### How to complete this task
Return the data below, unchanged.

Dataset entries
=== Section Start ===

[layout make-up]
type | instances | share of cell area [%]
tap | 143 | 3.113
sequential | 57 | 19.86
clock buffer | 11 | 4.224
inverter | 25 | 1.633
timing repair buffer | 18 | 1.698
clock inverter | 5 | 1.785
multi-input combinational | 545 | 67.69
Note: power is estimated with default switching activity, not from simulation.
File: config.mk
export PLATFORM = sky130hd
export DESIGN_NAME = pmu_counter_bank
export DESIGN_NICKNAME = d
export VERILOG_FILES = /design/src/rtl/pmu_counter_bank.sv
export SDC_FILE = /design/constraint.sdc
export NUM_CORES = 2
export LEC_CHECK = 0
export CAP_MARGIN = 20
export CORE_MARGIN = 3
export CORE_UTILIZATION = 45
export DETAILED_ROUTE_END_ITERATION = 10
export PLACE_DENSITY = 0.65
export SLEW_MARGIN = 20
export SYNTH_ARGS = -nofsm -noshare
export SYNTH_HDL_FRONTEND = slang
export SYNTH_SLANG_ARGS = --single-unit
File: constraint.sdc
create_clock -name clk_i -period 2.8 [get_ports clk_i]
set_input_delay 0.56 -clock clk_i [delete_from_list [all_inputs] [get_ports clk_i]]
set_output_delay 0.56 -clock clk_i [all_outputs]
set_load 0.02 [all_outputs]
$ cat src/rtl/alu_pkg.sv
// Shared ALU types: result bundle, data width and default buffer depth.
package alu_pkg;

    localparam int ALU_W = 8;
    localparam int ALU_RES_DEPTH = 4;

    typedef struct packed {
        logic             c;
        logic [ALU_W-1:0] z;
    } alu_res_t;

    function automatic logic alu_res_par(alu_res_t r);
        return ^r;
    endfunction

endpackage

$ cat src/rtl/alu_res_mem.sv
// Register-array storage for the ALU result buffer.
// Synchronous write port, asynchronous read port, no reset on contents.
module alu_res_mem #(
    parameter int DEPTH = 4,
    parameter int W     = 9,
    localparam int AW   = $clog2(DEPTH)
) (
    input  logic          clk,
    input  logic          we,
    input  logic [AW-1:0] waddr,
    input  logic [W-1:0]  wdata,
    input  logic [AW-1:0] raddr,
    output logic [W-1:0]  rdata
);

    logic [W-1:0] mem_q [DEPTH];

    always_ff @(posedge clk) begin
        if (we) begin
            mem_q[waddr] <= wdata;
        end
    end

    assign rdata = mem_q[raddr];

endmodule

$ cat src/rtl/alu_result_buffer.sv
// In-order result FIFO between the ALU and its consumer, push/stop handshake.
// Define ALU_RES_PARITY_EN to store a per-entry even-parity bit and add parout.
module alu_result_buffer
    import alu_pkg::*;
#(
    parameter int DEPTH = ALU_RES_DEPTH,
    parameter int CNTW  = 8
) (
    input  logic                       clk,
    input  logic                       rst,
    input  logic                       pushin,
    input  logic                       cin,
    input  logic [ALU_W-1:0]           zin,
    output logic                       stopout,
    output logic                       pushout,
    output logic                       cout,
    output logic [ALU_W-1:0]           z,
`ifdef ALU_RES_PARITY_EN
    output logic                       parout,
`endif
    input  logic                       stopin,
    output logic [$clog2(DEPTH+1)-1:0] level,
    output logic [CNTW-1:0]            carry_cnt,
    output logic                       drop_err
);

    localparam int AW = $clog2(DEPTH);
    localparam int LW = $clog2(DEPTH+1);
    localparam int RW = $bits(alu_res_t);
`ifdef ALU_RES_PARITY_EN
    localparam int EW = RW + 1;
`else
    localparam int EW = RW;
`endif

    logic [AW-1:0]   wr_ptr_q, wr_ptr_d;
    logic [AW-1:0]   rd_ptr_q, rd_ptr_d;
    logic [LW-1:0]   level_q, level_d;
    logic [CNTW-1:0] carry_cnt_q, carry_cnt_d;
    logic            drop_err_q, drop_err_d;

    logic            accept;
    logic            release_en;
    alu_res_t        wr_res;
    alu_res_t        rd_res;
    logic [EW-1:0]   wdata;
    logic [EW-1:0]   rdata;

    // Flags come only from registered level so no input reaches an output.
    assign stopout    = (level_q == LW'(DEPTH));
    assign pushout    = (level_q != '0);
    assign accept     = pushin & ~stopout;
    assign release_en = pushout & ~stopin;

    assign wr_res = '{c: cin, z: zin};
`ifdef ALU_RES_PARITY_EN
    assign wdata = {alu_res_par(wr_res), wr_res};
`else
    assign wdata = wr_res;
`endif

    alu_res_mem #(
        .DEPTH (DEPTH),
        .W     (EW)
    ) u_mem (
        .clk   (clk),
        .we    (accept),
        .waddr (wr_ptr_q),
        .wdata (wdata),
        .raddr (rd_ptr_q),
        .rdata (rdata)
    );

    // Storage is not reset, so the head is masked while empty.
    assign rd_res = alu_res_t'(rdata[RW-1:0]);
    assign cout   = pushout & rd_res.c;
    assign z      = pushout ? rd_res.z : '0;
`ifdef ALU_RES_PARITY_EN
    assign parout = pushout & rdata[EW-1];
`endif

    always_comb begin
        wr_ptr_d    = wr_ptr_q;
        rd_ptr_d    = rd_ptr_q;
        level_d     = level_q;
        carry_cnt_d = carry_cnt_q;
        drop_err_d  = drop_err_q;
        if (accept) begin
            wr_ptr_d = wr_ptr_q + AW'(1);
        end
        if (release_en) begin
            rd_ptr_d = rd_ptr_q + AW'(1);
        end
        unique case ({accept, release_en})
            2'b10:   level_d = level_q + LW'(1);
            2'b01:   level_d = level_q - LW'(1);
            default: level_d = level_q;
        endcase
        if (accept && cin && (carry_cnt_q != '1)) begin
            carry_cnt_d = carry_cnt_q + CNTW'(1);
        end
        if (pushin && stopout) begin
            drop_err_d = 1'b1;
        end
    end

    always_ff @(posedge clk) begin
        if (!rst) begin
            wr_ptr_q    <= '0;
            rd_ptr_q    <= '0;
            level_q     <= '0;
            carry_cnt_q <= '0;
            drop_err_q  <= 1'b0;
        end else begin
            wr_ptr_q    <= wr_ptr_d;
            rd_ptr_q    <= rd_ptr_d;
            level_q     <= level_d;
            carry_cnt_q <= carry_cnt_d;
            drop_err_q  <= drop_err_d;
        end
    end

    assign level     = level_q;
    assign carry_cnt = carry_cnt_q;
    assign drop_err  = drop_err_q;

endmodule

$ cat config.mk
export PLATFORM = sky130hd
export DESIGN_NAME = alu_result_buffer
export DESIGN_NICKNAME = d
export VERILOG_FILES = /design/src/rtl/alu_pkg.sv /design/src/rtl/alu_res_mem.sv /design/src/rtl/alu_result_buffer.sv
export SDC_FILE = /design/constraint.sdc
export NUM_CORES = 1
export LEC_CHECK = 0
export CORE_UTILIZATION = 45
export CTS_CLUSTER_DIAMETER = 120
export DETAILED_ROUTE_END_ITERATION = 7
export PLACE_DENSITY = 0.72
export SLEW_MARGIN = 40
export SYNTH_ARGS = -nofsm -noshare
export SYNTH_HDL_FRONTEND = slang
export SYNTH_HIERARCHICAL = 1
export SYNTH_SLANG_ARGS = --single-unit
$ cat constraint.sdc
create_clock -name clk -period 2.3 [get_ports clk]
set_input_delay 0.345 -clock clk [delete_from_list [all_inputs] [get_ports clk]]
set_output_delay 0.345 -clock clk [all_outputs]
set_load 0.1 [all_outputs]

=== Section End ===

### Result
[layout make-up]
type | instances | share of cell area [%]
tap | 143 | 3.113
sequential | 57 | 19.86
clock buffer | 11 | 4.224
inverter | 25 | 1.633
timing repair buffer | 18 | 1.698
clock inverter | 5 | 1.785
multi-input combinational | 545 | 67.69
Note: power is estimated with default switching activity, not from simulation.
File: config.mk
export PLATFORM = sky130hd
export DESIGN_NAME = pmu_counter_bank
export DESIGN_NICKNAME = d
export VERILOG_FILES = /design/src/rtl/pmu_counter_bank.sv
export SDC_FILE = /design/constraint.sdc
export NUM_CORES = 2
export LEC_CHECK = 0
export CAP_MARGIN = 20
export CORE_MARGIN = 3
export CORE_UTILIZATION = 45
export DETAILED_ROUTE_END_ITERATION = 10
export PLACE_DENSITY = 0.65
export SLEW_MARGIN = 20
export SYNTH_ARGS = -nofsm -noshare
export SYNTH_HDL_FRONTEND = slang
export SYNTH_SLANG_ARGS = --single-unit
File: constraint.sdc
create_clock -name clk_i -period 2.8 [get_ports clk_i]
set_input_delay 0.56 -clock clk_i [delete_from_list [all_inputs] [get_ports clk_i]]
set_output_delay 0.56 -clock clk_i [all_outputs]
set_load 0.02 [all_outputs]
$ cat src/rtl/alu_pkg.sv
// Shared ALU types: result bundle, data width and default buffer depth.
package alu_pkg;

    localparam int ALU_W = 8;
    localparam int ALU_RES_DEPTH = 4;

    typedef struct packed {
        logic             c;
        logic [ALU_W-1:0] z;
    } alu_res_t;

    function automatic logic alu_res_par(alu_res_t r);
        return ^r;
    endfunction

endpackage

$ cat src/rtl/alu_res_mem.sv
// Register-array storage for the ALU result buffer.
// Synchronous write port, asynchronous read port, no reset on contents.
module alu_res_mem #(
    parameter int DEPTH = 4,
    parameter int W     = 9,
    localparam int AW   = $clog2(DEPTH)
) (
    input  logic          clk,
    input  logic          we,
    input  logic [AW-1:0] waddr,
    input  logic [W-1:0]  wdata,
    input  logic [AW-1:0] raddr,
    output logic [W-1:0]  rdata
);

    logic [W-1:0] mem_q [DEPTH];

    always_ff @(posedge clk) begin
        if (we) begin
            mem_q[waddr] <= wdata;
        end
    end

    assign rdata = mem_q[raddr];

endmodule

$ cat src/rtl/alu_result_buffer.sv
// In-order result FIFO between the ALU and its consumer, push/stop handshake.
// Define ALU_RES_PARITY_EN to store a per-entry even-parity bit and add parout.
module alu_result_buffer
    import alu_pkg::*;
#(
    parameter int DEPTH = ALU_RES_DEPTH,
    parameter int CNTW  = 8
) (
    input  logic                       clk,
    input  logic                       rst,
    input  logic                       pushin,
    input  logic                       cin,
    input  logic [ALU_W-1:0]           zin,
    output logic                       stopout,
    output logic                       pushout,
    output logic                       cout,
    output logic [ALU_W-1:0]           z,
`ifdef ALU_RES_PARITY_EN
    output logic                       parout,
`endif
    input  logic                       stopin,
    output logic [$clog2(DEPTH+1)-1:0] level,
    output logic [CNTW-1:0]            carry_cnt,
    output logic                       drop_err
);

    localparam int AW = $clog2(DEPTH);
    localparam int LW = $clog2(DEPTH+1);
    localparam int RW = $bits(alu_res_t);
`ifdef ALU_RES_PARITY_EN
    localparam int EW = RW + 1;
`else
    localparam int EW = RW;
`endif

    logic [AW-1:0]   wr_ptr_q, wr_ptr_d;
    logic [AW-1:0]   rd_ptr_q, rd_ptr_d;
    logic [LW-1:0]   level_q, level_d;
    logic [CNTW-1:0] carry_cnt_q, carry_cnt_d;
    logic            drop_err_q, drop_err_d;

    logic            accept;
    logic            release_en;
    alu_res_t        wr_res;
    alu_res_t        rd_res;
    logic [EW-1:0]   wdata;
    logic [EW-1:0]   rdata;

    // Flags come only from registered level so no input reaches an output.
    assign stopout    = (level_q == LW'(DEPTH));
    assign pushout    = (level_q != '0);
    assign accept     = pushin & ~stopout;
    assign release_en = pushout & ~stopin;

    assign wr_res = '{c: cin, z: zin};
`ifdef ALU_RES_PARITY_EN
    assign wdata = {alu_res_par(wr_res), wr_res};
`else
    assign wdata = wr_res;
`endif

    alu_res_mem #(
        .DEPTH (DEPTH),
        .W     (EW)
    ) u_mem (
        .clk   (clk),
        .we    (accept),
        .waddr (wr_ptr_q),
        .wdata (wdata),
        .raddr (rd_ptr_q),
        .rdata (rdata)
    );

    // Storage is not reset, so the head is masked while empty.
    assign rd_res = alu_res_t'(rdata[RW-1:0]);
    assign cout   = pushout & rd_res.c;
    assign z      = pushout ? rd_res.z : '0;
`ifdef ALU_RES_PARITY_EN
    assign parout = pushout & rdata[EW-1];
`endif

    always_comb begin
        wr_ptr_d    = wr_ptr_q;
        rd_ptr_d    = rd_ptr_q;
        level_d     = level_q;
        carry_cnt_d = carry_cnt_q;
        drop_err_d  = drop_err_q;
        if (accept) begin
            wr_ptr_d = wr_ptr_q + AW'(1);
        end
        if (release_en) begin
            rd_ptr_d = rd_ptr_q + AW'(1);
        end
        unique case ({accept, release_en})
            2'b10:   level_d = level_q + LW'(1);
            2'b01:   level_d = level_q - LW'(1);
            default: level_d = level_q;
        endcase
        if (accept && cin && (carry_cnt_q != '1)) begin
            carry_cnt_d = carry_cnt_q + CNTW'(1);
        end
        if (pushin && stopout) begin
            drop_err_d = 1'b1;
        end
    end

    always_ff @(posedge clk) begin
        if (!rst) begin
            wr_ptr_q    <= '0;
            rd_ptr_q    <= '0;
            level_q     <= '0;
            carry_cnt_q <= '0;
            drop_err_q  <= 1'b0;
        end else begin
            wr_ptr_q    <= wr_ptr_d;
            rd_ptr_q    <= rd_ptr_d;
            level_q     <= level_d;
            carry_cnt_q <= carry_cnt_d;
            drop_err_q  <= drop_err_d;
        end
    end

    assign level     = level_q;
    assign carry_cnt = carry_cnt_q;
    assign drop_err  = drop_err_q;

endmodule

$ cat config.mk
export PLATFORM = sky130hd
export DESIGN_NAME = alu_result_buffer
export DESIGN_NICKNAME = d
export VERILOG_FILES = /design/src/rtl/alu_pkg.sv /design/src/rtl/alu_res_mem.sv /design/src/rtl/alu_result_buffer.sv
export SDC_FILE = /design/constraint.sdc
export NUM_CORES = 1
export LEC_CHECK = 0
export CORE_UTILIZATION = 45
export CTS_CLUSTER_DIAMETER = 120
export DETAILED_ROUTE_END_ITERATION = 7
export PLACE_DENSITY = 0.72
export SLEW_MARGIN = 40
export SYNTH_ARGS = -nofsm -noshare
export SYNTH_HDL_FRONTEND = slang
export SYNTH_HIERARCHICAL = 1
export SYNTH_SLANG_ARGS = --single-unit
$ cat constraint.sdc
create_clock -name clk -period 2.3 [get_ports clk]
set_input_delay 0.345 -clock clk [delete_from_list [all_inputs] [get_ports clk]]
set_output_delay 0.345 -clock clk [all_outputs]
set_load 0.1 [all_outputs]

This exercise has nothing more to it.